### [WHAT IS BEING ASKED]
The lines from the start of the data through the line with "character-LCD bus writer." are to be returned verbatim; all later lines are to be omitted.

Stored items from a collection
===== config.mk =====
export PLATFORM = sky130hd
export DESIGN_NAME = char_lcd_bus_writer_flat
export DESIGN_NICKNAME = d
export VERILOG_FILES = /design/src/hw/rtl/clbw_pkg.sv /design/src/hw/rtl/clbw_if.sv /design/src/hw/rtl/clbw_queue.sv /design/src/hw/rtl/clbw_front.sv /design/src/hw/rtl/clbw_back.sv /design/src/hw/rtl/char_lcd_bus_writer.sv /design/src/flat_wrapper.sv
export SDC_FILE = /design/constraint.sdc
export NUM_CORES = 1
export LEC_CHECK = 0
export BUFFER_PORTS_ARGS = -buffer_cell sky130_fd_sc_hd__clkbuf_2
export CAP_MARGIN = 20
export CORE_MARGIN = 2
export CORE_UTILIZATION = 25
export DETAILED_ROUTE_END_ITERATION = 12
export PLACE_DENSITY = 0.49
export SLEW_MARGIN = 40
export SYNTH_ARGS = -nofsm -noshare
export SYNTH_HDL_FRONTEND = slang
export SYNTH_SLANG_ARGS = --single-unit

===== constraint.sdc =====
create_clock -name clock -period 7.1 [get_ports clock]
set_input_delay 1.42 -clock clock [delete_from_list [all_inputs] [get_ports clock]]
set_output_delay 1.42 -clock clock [all_outputs]
set_load 0.02 [all_outputs]

===== src/hw/rtl/clbw_pkg.sv =====
`default_nettype none
// ----------------------------------------------------------------------------
// clbw_pkg
// Shared types, codes and init command tables of the character-LCD bus writer.
// ----------------------------------------------------------------------------
package clbw_pkg;

   localparam int OP_W       = 2;
   localparam int BYTE_W     = 8;
   localparam int COL_W      = 6;
   localparam int HOLD_W     = 9;
   localparam int CSR_ADDR_W = 4;
   localparam int CSR_DATA_W = 32;
   localparam int INIT_IDX_W = 3;

   localparam int QUEUE_DEPTH_DEFAULT = 4;

   // request operations
   localparam logic [OP_W-1:0] OP_DATA   = 2'd0;
   localparam logic [OP_W-1:0] OP_CMD    = 2'd1;
   localparam logic [OP_W-1:0] OP_CURSOR = 2'd2;
   localparam logic [OP_W-1:0] OP_INIT   = 2'd3;

   // register indexes (paddr[3:2])
   localparam logic [1:0] REG_BUS_MODE    = 2'd0;
   localparam logic [1:0] REG_ENABLE_HIGH = 2'd1;
   localparam logic [1:0] REG_ENABLE_LOW  = 2'd2;

   localparam logic BUS_MODE_8BIT = 1'b0;
   localparam logic BUS_MODE_4BIT = 1'b1;

   // LCD command bytes
   localparam logic [BYTE_W-1:0] CMD_FUNC_8BIT   = 8'h38;
   localparam logic [BYTE_W-1:0] CMD_FUNC_4BIT   = 8'h28;
   localparam logic [BYTE_W-1:0] CMD_DISPLAY_ON  = 8'h0E;
   localparam logic [BYTE_W-1:0] CMD_CLEAR       = 8'h01;
   localparam logic [BYTE_W-1:0] CMD_ENTRY_MODE  = 8'h06;
   localparam logic [BYTE_W-1:0] CMD_RETURN_HOME = 8'h02;
   localparam logic [BYTE_W-1:0] CMD_SET_DDRAM   = 8'h80;
   localparam logic [BYTE_W-1:0] ROW1_OFFSET     = 8'h40;

   localparam logic [HOLD_W-1:0] INIT_WAIT_MS = 9'd40;
   localparam logic [BYTE_W-1:0] SETTLE_MS    = 8'd1;
   localparam logic [BYTE_W-1:0] CLEAR_MS     = 8'd4;

   localparam logic [INIT_IDX_W-1:0] INIT_LAST_8BIT = 3'd3;
   localparam logic [INIT_IDX_W-1:0] INIT_LAST_4BIT = 3'd4;

   typedef struct packed {
      logic              bus_mode;
      logic [BYTE_W-1:0] enable_high_ms;
      logic [BYTE_W-1:0] enable_low_ms;
   } cfg_type;

   // one byte (or the power-up wait) queued for the bus sequencer
   typedef struct packed {
      logic              is_wait;
      logic              rs;
      logic [BYTE_W-1:0] data;
      logic [BYTE_W-1:0] extra_ms;
      logic              last;
   } job_type;

   function automatic logic [BYTE_W-1:0] init_cmd(input logic mode,
                                                  input logic [INIT_IDX_W-1:0] idx);
      logic [BYTE_W-1:0] cmd;
      cmd = CMD_ENTRY_MODE;
      if (mode == BUS_MODE_8BIT) begin
         case (idx)
            3'd0:    cmd = CMD_FUNC_8BIT;
            3'd1:    cmd = CMD_DISPLAY_ON;
            3'd2:    cmd = CMD_CLEAR;
            default: cmd = CMD_ENTRY_MODE;
         endcase
      end else begin
         case (idx)
            3'd0:    cmd = CMD_RETURN_HOME;
            3'd1:    cmd = CMD_FUNC_4BIT;
            3'd2:    cmd = CMD_DISPLAY_ON;
            3'd3:    cmd = CMD_CLEAR;
            default: cmd = CMD_ENTRY_MODE;
         endcase
      end
      return cmd;
   endfunction

   // clear needs the long settle; everything else the short one
   function automatic logic [BYTE_W-1:0] init_settle(input logic mode,
                                                     input logic [INIT_IDX_W-1:0] idx);
      logic [BYTE_W-1:0] ms;
      ms = (init_cmd(mode, idx) == CMD_CLEAR) ? CLEAR_MS : SETTLE_MS;
      return ms;
   endfunction

endpackage
`default_nettype wire


===== src/hw/rtl/clbw_if.sv =====
`default_nettype none
// ----------------------------------------------------------------------------
// clbw_if
// Valid/ready channels for host requests and bus phases.
// ----------------------------------------------------------------------------
interface clbw_req_if import clbw_pkg::*; ();
   logic              valid;
   logic              ready;
   logic [OP_W-1:0]   operation;
   logic [BYTE_W-1:0] value;
   logic              row;
   logic [COL_W-1:0]  column;
   logic [BYTE_W-1:0] settle_ms;

   modport source(output valid, operation, value, row, column, settle_ms, input ready);
   modport sink(input valid, operation, value, row, column, settle_ms, output ready);
endinterface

### [RESULT OF THIS EXERCISE]
===== config.mk =====
export PLATFORM = sky130hd
export DESIGN_NAME = char_lcd_bus_writer_flat
export DESIGN_NICKNAME = d
export VERILOG_FILES = /design/src/hw/rtl/clbw_pkg.sv /design/src/hw/rtl/clbw_if.sv /design/src/hw/rtl/clbw_queue.sv /design/src/hw/rtl/clbw_front.sv /design/src/hw/rtl/clbw_back.sv /design/src/hw/rtl/char_lcd_bus_writer.sv /design/src/flat_wrapper.sv
export SDC_FILE = /design/constraint.sdc
export NUM_CORES = 1
export LEC_CHECK = 0
export BUFFER_PORTS_ARGS = -buffer_cell sky130_fd_sc_hd__clkbuf_2
export CAP_MARGIN = 20
export CORE_MARGIN = 2
export CORE_UTILIZATION = 25
export DETAILED_ROUTE_END_ITERATION = 12
export PLACE_DENSITY = 0.49
export SLEW_MARGIN = 40
export SYNTH_ARGS = -nofsm -noshare
export SYNTH_HDL_FRONTEND = slang
export SYNTH_SLANG_ARGS = --single-unit

===== constraint.sdc =====
create_clock -name clock -period 7.1 [get_ports clock]
set_input_delay 1.42 -clock clock [delete_from_list [all_inputs] [get_ports clock]]
set_output_delay 1.42 -clock clock [all_outputs]
set_load 0.02 [all_outputs]

===== src/hw/rtl/clbw_pkg.sv =====
`default_nettype none
// ----------------------------------------------------------------------------
// clbw_pkg
// Shared types, codes and init command tables of the character-LCD bus writer.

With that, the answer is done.